Page 78 of High Density

“Doc?”Thomas asks when I take the seat next to his rocker.

“Yeah. Just checking in.”

“Good. Don’t get too comfortable,” he warns, handing me his empty tumbler. “I need a refill and you’re gonna have to get your own.”

I take his empty glass into the house, where I find my mother in the kitchen.

“The old coot con you into fetching him seconds?” Ma grumbles.

It’s a daily struggle for Ma, who tries to keep Thomas to his one drink a day, and he uses every trick in the book to get his hands on more. I figure he derives more pleasure from besting my mother than the actual drink itself, but for an old rancher who can’t do much more than sit on a porch and watch the world go by, it may be one of the few joys he has left.

“Come on, Ma, let up on the guy a little,” I plead his case as I top up his glass from the bottle on top of the fridge. “What’s the worst that could happen?”

She turns on me, her eyes glistening suspiciously.

“He could die,” she says with emotion.

I set the glass down and walk up to her, pulling her into a hug.

“Would that be so bad?” I suggest gently. “What is he, ninety-three? At least he’d die a happy man.”

“I’m not ready…”

Her response is barely audible.

“Ma…”

She steps out of my arms and turns her back, lifting her apron to wipe her face before bracing her arms on the counter by the sink, her eyes staring out the window.

“I may not be of his blood, but that old man is the only father I’ve ever known. I need more time.”

My mother didn’t have a great childhood. Her mother was an alcoholic, who pawned her daughter off to relatives most of her young life, and she never even knew who her father was. The hard outer shell Ma shows the world is her way of protecting herself and a direct result of her childhood experiences.

Sometimes it’s hard to remember Ma shields a fragile heart.

I grab Thomas’s glass and lean over my mother’s shoulder to kiss her cheek. Then I bump her aside and turn on the faucet, tipping half of the bourbon down the drain and topping it up with water.

“I doubt he’ll be able to tell the difference. He’ll be too busy enjoying the illusion he got one over on you.”

“Sneaky,” she says, a faint smile on her lips as she nods her head. “I like it.”

By the time I grab a beer from the fridge for myself and head back outside to join Thomas, Ma is by the sink, watering down the remains of the bourbon left in the bottle.

Twenty minutes later, I leave the old man happily dozing in his rocker and head over to Janey’s.

“Sterling gets to stay.”

I lean back in my seat, while Janey fills me in on her conversation with Junior Ewing this afternoon.

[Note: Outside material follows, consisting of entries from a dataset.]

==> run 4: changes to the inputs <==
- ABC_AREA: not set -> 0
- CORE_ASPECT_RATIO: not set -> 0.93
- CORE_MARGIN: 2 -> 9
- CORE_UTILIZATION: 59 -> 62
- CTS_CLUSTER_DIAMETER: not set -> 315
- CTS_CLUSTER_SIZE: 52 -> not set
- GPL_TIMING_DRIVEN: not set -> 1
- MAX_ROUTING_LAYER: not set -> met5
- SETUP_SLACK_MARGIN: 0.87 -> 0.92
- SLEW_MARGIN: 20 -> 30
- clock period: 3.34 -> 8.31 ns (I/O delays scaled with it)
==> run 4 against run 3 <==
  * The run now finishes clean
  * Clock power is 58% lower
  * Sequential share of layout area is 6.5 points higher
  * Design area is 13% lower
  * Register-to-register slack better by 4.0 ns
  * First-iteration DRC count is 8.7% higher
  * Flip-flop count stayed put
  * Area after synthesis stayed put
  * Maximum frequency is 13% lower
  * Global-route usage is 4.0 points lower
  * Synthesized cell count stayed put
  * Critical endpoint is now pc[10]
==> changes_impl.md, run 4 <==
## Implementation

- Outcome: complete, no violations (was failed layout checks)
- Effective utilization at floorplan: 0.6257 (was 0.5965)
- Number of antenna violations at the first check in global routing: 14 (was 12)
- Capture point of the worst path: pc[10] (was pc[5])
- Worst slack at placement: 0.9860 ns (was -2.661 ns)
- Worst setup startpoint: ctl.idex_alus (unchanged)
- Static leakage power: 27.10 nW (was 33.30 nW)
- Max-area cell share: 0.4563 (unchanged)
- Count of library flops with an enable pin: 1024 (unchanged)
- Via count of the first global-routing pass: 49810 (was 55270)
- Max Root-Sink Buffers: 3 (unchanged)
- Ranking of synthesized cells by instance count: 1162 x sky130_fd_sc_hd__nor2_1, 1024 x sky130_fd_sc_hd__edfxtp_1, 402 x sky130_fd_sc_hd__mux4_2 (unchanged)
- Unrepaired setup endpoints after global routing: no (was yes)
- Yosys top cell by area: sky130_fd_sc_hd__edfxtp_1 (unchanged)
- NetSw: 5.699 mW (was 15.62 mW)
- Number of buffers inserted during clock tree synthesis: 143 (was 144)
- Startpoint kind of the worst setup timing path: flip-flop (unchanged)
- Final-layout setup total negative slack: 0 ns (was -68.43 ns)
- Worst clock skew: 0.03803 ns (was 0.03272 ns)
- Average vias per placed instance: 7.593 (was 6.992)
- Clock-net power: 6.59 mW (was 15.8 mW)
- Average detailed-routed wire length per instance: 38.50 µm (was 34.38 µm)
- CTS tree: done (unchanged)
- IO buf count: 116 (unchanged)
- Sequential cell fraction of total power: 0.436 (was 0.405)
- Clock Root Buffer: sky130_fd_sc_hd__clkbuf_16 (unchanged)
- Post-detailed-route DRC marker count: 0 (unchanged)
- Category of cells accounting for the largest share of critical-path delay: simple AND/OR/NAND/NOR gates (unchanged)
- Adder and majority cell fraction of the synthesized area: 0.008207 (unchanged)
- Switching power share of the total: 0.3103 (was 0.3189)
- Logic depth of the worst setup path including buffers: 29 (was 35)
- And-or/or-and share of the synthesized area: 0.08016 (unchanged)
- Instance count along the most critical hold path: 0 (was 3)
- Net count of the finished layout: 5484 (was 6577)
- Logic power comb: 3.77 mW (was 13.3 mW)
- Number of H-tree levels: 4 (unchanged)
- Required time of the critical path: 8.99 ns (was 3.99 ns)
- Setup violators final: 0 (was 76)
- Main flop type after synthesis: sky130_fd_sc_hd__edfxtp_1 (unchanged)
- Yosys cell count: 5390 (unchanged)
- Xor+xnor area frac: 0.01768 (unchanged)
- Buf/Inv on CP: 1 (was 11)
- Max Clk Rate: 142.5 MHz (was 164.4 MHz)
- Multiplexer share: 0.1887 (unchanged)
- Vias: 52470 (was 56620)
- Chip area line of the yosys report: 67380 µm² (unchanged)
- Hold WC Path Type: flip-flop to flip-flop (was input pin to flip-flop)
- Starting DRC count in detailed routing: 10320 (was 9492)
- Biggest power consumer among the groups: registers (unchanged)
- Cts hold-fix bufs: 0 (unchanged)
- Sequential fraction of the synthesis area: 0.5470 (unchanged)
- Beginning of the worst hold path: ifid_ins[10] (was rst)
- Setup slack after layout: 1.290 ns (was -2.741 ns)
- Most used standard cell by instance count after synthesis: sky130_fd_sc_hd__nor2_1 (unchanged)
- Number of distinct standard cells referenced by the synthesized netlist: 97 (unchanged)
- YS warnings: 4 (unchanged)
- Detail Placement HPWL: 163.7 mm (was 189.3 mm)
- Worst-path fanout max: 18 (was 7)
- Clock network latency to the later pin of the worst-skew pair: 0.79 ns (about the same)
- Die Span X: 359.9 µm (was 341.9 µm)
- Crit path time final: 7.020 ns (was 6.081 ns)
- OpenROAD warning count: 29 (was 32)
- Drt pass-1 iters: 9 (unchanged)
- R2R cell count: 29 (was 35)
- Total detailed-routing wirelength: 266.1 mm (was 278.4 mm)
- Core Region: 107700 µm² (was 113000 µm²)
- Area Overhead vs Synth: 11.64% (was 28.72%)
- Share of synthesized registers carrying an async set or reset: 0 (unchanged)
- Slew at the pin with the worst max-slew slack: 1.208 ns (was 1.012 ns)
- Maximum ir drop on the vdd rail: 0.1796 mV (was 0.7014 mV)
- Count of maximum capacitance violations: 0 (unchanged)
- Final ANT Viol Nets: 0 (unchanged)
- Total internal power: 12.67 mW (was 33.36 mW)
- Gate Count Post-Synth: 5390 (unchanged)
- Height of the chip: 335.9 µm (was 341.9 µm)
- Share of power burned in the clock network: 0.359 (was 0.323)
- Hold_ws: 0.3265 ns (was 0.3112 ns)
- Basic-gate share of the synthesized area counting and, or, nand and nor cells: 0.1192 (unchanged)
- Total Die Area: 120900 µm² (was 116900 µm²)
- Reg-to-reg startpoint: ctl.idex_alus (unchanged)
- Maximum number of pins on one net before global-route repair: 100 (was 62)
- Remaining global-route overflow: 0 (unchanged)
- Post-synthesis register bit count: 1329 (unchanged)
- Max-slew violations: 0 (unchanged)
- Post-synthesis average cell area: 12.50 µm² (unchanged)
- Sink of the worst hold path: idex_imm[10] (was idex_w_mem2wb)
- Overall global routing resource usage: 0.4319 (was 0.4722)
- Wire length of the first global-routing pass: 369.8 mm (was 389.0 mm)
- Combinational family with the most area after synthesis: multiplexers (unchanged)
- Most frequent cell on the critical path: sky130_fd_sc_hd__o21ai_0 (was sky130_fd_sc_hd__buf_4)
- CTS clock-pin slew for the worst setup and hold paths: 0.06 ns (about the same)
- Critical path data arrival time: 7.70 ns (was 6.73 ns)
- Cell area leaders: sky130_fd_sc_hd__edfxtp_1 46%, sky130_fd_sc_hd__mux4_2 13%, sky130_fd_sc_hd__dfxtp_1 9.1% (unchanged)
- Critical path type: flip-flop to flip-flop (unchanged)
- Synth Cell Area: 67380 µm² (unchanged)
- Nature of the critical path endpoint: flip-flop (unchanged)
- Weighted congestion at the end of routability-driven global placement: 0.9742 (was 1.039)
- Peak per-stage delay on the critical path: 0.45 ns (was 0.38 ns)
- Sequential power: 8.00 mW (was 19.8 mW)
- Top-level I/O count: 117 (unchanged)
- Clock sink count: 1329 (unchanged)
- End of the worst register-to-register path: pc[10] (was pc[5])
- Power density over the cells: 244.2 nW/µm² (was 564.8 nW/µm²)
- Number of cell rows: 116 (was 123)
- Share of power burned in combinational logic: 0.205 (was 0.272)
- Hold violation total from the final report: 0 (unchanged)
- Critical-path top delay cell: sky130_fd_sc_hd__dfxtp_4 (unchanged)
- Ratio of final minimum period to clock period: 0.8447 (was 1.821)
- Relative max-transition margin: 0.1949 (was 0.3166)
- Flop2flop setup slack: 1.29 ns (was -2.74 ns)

Despite my offer to cook, she already had dinner going by the time I got here. I’d stopped off at the trailer to pick up a change of clothes, since I plan to spend the night here.

I’m not sure who she’s talking about, but the news clearly makes her happy. I grin back at her smiling face.

“Sterling?”

Janey nods. “Yes. That’s the name of the pinto; Lacey Del Franco’s barrel horse.”

She stacks our empty plates and starts getting up, when I stop her.